### What you are asked to do
Only some lines are wanted. Transcribe, exactly, the lines below from the line with "set_output_delay 0.2715 -clock" up to and including the line with "Cells that the tools add are included.".

[Items from a data source]
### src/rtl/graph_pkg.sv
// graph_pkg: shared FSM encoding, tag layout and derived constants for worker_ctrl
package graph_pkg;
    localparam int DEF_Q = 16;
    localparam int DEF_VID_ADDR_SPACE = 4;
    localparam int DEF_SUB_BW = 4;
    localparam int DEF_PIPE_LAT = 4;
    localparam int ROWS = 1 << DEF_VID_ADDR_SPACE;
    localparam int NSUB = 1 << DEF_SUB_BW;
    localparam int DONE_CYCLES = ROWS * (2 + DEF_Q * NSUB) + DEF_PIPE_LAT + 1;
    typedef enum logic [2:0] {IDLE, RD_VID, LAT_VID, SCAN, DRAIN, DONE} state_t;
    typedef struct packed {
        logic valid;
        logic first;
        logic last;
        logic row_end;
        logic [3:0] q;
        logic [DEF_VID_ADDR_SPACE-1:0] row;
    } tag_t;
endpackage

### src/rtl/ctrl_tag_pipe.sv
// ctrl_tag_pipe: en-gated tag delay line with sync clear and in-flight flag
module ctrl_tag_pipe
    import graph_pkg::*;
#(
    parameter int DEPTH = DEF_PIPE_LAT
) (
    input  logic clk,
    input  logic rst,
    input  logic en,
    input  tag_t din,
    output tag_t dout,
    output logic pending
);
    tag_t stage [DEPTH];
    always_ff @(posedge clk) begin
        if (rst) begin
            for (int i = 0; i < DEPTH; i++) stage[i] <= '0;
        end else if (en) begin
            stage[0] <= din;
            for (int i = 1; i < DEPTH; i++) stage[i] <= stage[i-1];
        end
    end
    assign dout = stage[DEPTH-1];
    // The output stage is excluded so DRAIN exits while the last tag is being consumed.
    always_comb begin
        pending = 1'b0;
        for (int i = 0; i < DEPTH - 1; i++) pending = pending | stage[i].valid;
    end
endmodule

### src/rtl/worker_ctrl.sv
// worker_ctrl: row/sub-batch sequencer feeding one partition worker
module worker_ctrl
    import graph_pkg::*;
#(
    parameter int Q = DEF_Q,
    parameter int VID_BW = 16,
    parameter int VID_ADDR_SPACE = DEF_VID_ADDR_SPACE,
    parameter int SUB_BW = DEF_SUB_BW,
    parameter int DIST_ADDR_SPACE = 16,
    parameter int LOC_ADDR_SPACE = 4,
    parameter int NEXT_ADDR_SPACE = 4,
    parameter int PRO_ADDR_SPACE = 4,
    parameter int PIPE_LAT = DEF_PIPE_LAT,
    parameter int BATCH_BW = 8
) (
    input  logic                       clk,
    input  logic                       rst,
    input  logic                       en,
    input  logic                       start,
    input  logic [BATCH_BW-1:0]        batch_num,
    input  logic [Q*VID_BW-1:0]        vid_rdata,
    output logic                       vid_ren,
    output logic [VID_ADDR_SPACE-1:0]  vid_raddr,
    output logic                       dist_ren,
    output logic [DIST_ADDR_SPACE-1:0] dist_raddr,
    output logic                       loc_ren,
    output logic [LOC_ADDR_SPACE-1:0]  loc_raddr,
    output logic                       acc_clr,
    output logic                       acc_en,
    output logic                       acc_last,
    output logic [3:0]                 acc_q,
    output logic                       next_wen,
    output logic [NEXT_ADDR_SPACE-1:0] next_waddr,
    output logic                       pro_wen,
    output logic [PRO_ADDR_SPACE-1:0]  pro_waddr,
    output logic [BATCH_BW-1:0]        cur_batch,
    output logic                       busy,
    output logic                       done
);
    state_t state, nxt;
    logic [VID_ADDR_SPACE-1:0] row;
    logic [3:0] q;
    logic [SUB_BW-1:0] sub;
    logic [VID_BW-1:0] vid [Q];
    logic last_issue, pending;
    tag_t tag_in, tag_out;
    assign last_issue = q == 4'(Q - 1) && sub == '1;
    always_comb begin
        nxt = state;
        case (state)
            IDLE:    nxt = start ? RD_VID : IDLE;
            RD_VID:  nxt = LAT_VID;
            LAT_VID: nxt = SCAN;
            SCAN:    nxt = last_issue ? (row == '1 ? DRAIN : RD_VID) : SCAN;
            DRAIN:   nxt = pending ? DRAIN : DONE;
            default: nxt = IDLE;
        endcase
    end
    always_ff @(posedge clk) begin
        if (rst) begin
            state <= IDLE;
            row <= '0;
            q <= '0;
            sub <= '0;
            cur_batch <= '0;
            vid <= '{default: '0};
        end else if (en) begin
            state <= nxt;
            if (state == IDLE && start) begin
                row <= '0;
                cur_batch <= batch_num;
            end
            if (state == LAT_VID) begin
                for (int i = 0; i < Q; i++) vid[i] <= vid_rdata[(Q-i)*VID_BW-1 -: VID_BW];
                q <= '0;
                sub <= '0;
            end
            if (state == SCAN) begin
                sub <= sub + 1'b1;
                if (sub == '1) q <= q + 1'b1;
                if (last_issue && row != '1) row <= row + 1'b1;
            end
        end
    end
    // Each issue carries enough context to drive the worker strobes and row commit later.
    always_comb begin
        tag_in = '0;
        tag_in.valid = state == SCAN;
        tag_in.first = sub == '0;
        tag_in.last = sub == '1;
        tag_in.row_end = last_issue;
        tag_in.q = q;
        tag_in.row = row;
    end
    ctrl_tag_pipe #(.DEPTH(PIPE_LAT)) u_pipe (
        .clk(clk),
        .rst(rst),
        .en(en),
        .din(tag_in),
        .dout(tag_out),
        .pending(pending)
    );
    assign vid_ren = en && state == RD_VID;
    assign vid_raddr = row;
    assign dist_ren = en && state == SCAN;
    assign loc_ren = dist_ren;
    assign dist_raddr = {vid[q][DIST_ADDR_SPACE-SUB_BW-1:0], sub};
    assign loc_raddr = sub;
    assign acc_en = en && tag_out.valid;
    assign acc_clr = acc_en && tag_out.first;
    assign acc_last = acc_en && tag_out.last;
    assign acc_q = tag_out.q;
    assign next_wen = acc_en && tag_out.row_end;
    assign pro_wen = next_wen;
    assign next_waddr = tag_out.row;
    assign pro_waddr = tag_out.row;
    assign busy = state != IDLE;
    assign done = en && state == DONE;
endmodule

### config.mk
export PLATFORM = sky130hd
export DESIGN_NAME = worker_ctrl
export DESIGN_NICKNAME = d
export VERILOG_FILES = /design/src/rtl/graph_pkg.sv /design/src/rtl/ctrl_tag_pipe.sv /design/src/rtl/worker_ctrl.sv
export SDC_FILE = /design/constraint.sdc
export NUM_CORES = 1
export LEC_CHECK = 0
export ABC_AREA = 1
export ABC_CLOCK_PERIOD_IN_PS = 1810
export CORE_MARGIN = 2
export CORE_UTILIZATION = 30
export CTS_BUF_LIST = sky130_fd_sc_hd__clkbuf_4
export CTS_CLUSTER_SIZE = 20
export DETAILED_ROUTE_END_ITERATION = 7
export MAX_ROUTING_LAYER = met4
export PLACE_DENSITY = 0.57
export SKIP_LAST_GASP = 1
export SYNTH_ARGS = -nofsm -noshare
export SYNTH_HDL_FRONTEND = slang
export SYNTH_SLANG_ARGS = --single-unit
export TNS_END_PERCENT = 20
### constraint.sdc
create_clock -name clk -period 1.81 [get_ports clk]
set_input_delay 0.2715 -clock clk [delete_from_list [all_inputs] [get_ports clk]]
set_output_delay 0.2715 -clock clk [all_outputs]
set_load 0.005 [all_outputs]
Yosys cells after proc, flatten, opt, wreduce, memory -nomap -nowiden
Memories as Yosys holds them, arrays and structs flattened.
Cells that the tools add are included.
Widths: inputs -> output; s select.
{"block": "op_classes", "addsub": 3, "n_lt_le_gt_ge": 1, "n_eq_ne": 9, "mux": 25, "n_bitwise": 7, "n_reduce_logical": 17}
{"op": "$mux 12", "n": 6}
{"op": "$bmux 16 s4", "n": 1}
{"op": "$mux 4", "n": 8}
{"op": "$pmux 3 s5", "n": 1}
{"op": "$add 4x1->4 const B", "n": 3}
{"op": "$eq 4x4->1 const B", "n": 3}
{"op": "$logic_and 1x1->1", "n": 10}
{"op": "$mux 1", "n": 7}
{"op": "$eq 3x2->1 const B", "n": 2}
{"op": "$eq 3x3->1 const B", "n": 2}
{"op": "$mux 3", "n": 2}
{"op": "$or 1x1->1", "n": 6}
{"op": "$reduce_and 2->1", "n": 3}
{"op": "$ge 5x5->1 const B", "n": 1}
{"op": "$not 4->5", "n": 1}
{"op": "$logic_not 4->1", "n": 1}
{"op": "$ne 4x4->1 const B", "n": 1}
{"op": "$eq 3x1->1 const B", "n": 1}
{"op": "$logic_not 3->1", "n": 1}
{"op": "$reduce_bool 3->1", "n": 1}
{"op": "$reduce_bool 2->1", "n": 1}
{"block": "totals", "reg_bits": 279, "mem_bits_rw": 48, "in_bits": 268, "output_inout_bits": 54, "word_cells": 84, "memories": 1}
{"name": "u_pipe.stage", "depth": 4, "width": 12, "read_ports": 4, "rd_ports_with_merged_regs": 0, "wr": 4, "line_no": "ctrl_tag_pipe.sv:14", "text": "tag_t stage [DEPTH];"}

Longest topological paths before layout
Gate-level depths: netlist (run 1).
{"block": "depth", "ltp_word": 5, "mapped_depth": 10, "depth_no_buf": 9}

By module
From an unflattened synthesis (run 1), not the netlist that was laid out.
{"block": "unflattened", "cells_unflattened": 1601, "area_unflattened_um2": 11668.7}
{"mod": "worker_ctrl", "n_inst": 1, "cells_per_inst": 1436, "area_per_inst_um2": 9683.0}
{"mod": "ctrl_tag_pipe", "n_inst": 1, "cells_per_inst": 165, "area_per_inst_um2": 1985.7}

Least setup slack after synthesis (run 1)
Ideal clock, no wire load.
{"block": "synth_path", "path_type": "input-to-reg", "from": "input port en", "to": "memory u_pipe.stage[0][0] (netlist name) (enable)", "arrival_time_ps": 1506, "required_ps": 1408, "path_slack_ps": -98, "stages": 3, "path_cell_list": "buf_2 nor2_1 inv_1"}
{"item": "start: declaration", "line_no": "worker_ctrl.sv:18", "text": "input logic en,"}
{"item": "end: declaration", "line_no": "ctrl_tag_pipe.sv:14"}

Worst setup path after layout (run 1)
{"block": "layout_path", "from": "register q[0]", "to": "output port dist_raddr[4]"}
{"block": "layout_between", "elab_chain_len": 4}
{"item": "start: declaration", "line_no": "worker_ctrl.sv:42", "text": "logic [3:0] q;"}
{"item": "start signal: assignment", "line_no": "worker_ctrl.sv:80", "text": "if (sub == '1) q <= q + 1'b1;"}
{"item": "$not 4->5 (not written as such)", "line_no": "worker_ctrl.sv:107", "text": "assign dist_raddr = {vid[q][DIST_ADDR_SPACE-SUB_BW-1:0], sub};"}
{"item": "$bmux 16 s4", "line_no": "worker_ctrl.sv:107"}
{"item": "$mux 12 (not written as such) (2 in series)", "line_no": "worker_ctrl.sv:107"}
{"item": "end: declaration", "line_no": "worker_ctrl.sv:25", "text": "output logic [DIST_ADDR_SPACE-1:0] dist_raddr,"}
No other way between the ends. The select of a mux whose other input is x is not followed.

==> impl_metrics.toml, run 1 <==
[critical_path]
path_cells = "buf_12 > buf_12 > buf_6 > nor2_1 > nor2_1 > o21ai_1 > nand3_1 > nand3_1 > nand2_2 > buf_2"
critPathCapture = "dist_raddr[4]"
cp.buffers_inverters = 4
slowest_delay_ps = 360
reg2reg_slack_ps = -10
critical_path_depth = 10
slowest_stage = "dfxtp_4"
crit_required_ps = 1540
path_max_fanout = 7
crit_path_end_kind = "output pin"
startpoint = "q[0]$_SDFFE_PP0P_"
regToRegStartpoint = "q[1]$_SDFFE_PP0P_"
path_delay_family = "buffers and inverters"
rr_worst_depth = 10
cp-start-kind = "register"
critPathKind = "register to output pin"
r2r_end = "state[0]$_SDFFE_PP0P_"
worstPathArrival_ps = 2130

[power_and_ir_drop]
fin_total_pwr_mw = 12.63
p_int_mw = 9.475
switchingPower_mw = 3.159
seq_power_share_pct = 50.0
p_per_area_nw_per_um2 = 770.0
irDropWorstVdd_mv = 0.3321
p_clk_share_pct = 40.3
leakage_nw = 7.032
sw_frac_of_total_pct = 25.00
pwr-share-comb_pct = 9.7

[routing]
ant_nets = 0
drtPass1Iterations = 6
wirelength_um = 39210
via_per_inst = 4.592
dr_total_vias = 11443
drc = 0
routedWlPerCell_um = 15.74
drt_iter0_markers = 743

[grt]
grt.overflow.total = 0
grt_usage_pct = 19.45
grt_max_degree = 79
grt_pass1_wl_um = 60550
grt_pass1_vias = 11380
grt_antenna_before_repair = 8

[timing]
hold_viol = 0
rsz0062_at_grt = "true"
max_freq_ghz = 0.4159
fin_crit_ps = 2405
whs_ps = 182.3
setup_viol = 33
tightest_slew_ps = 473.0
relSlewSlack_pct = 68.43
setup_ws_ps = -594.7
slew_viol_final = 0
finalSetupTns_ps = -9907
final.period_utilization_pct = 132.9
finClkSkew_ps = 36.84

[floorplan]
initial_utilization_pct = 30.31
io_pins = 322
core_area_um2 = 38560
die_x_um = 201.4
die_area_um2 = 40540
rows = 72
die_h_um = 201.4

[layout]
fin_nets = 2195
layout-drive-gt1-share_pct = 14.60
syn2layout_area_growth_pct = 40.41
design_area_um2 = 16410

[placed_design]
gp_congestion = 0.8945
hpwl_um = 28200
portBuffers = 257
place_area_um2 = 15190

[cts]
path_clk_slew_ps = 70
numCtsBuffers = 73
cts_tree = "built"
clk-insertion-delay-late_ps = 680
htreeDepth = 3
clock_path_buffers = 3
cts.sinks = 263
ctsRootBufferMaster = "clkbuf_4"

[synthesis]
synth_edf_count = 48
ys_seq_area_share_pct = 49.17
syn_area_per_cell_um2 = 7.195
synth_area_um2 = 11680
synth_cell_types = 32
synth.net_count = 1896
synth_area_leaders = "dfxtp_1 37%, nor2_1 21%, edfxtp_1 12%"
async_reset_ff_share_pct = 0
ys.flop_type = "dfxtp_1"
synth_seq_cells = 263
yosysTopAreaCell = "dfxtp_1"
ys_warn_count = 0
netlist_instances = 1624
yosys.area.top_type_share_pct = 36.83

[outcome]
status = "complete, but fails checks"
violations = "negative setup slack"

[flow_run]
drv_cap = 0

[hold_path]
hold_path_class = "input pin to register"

### Answer section
set_output_delay 0.2715 -clock clk [all_outputs]
set_load 0.005 [all_outputs]
Yosys cells after proc, flatten, opt, wreduce, memory -nomap -nowiden
Memories as Yosys holds them, arrays and structs flattened.
Cells that the tools add are included.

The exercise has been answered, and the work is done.